[Start of section]
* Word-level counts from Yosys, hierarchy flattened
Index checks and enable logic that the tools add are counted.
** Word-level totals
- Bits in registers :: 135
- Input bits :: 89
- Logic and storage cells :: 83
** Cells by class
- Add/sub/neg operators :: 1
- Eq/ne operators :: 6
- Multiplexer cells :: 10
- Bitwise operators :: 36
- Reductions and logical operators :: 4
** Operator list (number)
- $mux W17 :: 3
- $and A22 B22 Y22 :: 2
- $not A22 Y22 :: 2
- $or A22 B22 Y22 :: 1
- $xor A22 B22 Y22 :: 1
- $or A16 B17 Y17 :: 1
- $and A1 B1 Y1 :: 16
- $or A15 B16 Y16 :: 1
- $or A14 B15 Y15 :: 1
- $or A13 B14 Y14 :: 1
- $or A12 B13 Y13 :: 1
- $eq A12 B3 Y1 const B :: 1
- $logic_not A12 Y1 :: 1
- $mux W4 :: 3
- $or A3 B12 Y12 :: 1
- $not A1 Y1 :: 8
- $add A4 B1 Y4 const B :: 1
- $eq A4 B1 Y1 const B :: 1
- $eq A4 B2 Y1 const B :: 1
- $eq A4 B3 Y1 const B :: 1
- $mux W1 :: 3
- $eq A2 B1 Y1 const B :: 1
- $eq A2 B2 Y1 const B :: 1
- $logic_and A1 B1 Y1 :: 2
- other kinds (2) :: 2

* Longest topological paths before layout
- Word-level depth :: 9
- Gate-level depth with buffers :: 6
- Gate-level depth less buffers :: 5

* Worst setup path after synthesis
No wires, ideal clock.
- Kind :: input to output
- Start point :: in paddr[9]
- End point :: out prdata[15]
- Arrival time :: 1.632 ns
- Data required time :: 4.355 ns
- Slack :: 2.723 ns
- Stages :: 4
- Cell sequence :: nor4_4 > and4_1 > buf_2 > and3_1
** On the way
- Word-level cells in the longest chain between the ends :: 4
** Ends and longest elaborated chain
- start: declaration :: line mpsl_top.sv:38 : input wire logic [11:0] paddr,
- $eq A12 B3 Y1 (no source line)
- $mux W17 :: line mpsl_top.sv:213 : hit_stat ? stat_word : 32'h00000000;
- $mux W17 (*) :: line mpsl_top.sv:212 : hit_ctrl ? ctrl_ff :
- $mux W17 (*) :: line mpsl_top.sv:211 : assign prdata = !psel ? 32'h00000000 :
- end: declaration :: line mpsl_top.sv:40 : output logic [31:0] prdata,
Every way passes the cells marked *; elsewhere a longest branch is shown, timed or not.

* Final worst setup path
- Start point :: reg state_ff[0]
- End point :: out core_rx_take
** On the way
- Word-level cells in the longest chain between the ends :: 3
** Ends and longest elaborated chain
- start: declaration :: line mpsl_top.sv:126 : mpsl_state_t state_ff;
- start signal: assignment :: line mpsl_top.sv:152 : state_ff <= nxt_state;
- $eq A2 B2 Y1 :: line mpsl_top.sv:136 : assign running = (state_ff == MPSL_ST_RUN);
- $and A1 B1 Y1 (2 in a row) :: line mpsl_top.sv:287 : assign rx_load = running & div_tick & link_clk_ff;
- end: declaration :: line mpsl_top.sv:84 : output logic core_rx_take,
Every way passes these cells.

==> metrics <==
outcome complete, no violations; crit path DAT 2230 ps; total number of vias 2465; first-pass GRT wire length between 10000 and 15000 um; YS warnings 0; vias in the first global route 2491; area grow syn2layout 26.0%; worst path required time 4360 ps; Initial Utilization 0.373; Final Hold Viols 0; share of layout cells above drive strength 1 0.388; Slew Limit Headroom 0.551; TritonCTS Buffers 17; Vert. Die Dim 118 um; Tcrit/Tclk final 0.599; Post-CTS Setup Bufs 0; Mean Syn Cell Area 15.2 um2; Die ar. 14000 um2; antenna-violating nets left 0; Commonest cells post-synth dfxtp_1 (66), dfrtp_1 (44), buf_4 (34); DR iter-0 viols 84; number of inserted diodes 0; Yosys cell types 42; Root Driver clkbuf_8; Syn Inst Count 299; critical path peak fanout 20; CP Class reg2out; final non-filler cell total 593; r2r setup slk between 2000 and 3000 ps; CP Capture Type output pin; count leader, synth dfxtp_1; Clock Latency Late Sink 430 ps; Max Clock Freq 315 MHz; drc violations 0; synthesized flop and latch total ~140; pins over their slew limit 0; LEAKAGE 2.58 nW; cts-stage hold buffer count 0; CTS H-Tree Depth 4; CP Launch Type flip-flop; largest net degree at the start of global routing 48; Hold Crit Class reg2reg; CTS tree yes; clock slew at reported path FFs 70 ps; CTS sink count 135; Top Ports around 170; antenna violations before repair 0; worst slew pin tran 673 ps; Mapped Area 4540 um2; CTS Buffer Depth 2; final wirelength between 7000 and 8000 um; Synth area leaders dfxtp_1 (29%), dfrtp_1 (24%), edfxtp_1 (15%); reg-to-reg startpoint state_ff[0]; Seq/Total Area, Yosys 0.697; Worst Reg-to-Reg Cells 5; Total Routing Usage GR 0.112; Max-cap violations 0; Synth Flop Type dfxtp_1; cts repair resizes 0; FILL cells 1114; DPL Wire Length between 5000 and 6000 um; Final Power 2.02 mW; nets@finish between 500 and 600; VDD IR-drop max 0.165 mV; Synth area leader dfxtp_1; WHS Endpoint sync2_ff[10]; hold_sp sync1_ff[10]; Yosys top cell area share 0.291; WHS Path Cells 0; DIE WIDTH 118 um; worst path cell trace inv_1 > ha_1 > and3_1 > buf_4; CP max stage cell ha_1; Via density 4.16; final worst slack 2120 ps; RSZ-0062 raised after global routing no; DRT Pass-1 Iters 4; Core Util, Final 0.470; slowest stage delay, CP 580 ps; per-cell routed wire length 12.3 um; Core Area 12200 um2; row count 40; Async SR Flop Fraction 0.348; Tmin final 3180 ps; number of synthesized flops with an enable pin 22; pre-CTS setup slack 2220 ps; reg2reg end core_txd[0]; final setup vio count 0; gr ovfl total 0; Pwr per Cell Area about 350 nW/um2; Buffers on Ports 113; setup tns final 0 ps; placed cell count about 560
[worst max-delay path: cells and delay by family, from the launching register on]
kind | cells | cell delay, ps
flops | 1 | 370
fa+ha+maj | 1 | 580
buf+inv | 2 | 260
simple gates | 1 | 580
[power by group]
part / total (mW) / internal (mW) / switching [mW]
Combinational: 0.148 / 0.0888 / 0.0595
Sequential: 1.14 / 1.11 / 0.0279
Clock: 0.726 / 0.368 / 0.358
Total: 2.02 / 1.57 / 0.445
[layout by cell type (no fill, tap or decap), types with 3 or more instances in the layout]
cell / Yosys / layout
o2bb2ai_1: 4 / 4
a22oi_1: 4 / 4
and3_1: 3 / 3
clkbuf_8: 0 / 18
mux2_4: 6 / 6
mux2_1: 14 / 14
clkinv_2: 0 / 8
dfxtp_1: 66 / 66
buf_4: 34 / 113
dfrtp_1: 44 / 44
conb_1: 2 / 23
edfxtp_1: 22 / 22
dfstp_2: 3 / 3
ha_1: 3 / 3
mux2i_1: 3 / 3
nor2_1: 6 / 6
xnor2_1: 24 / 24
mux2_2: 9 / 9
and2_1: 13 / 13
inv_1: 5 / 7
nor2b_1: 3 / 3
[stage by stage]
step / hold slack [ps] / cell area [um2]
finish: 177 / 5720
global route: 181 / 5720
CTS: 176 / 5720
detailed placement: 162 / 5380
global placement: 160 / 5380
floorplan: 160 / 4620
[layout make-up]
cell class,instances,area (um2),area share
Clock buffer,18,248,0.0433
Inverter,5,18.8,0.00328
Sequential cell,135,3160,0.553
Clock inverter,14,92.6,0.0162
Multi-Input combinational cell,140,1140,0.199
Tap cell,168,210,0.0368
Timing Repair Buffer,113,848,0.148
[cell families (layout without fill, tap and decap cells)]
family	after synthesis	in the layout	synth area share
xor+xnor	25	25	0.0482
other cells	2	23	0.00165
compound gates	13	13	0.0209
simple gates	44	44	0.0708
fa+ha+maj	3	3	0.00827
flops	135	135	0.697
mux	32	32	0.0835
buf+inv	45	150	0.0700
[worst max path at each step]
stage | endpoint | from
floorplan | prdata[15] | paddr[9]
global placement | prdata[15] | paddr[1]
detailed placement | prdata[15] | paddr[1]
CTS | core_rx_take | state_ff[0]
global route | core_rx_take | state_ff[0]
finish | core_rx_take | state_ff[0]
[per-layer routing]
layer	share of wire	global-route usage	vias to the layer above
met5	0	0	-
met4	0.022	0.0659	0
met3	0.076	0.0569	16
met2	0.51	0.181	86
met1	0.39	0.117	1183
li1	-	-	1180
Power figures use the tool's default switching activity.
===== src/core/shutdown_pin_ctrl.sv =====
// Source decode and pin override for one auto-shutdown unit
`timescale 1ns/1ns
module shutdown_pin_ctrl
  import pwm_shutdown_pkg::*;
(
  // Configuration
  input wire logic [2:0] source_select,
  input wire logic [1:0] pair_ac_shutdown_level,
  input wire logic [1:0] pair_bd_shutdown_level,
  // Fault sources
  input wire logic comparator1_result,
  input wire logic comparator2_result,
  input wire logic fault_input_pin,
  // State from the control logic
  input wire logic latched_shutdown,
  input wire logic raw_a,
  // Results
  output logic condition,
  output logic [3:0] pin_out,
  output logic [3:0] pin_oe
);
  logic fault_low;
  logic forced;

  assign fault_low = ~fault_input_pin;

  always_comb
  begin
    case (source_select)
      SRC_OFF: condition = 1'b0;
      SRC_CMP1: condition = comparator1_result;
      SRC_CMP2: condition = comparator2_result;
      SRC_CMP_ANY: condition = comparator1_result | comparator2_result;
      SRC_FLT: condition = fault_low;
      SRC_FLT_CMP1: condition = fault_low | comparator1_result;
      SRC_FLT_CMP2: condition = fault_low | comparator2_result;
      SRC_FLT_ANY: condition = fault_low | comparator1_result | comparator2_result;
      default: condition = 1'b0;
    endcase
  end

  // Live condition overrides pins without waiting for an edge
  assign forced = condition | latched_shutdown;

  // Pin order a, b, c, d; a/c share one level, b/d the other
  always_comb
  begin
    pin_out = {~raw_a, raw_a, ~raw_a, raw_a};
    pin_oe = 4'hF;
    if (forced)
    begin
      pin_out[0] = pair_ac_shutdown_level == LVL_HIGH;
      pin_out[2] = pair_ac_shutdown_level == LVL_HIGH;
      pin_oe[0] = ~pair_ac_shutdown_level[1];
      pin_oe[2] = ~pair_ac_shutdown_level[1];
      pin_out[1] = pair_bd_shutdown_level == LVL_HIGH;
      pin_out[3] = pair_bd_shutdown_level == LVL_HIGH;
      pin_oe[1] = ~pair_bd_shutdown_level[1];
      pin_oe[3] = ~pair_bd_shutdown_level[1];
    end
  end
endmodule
[End of section]
Exercise description: Among the lines above, which ones include the word "passes"? Copy them.

Result:
Every way passes the cells marked *; elsewhere a longest branch is shown, timed or not.
Every way passes these cells.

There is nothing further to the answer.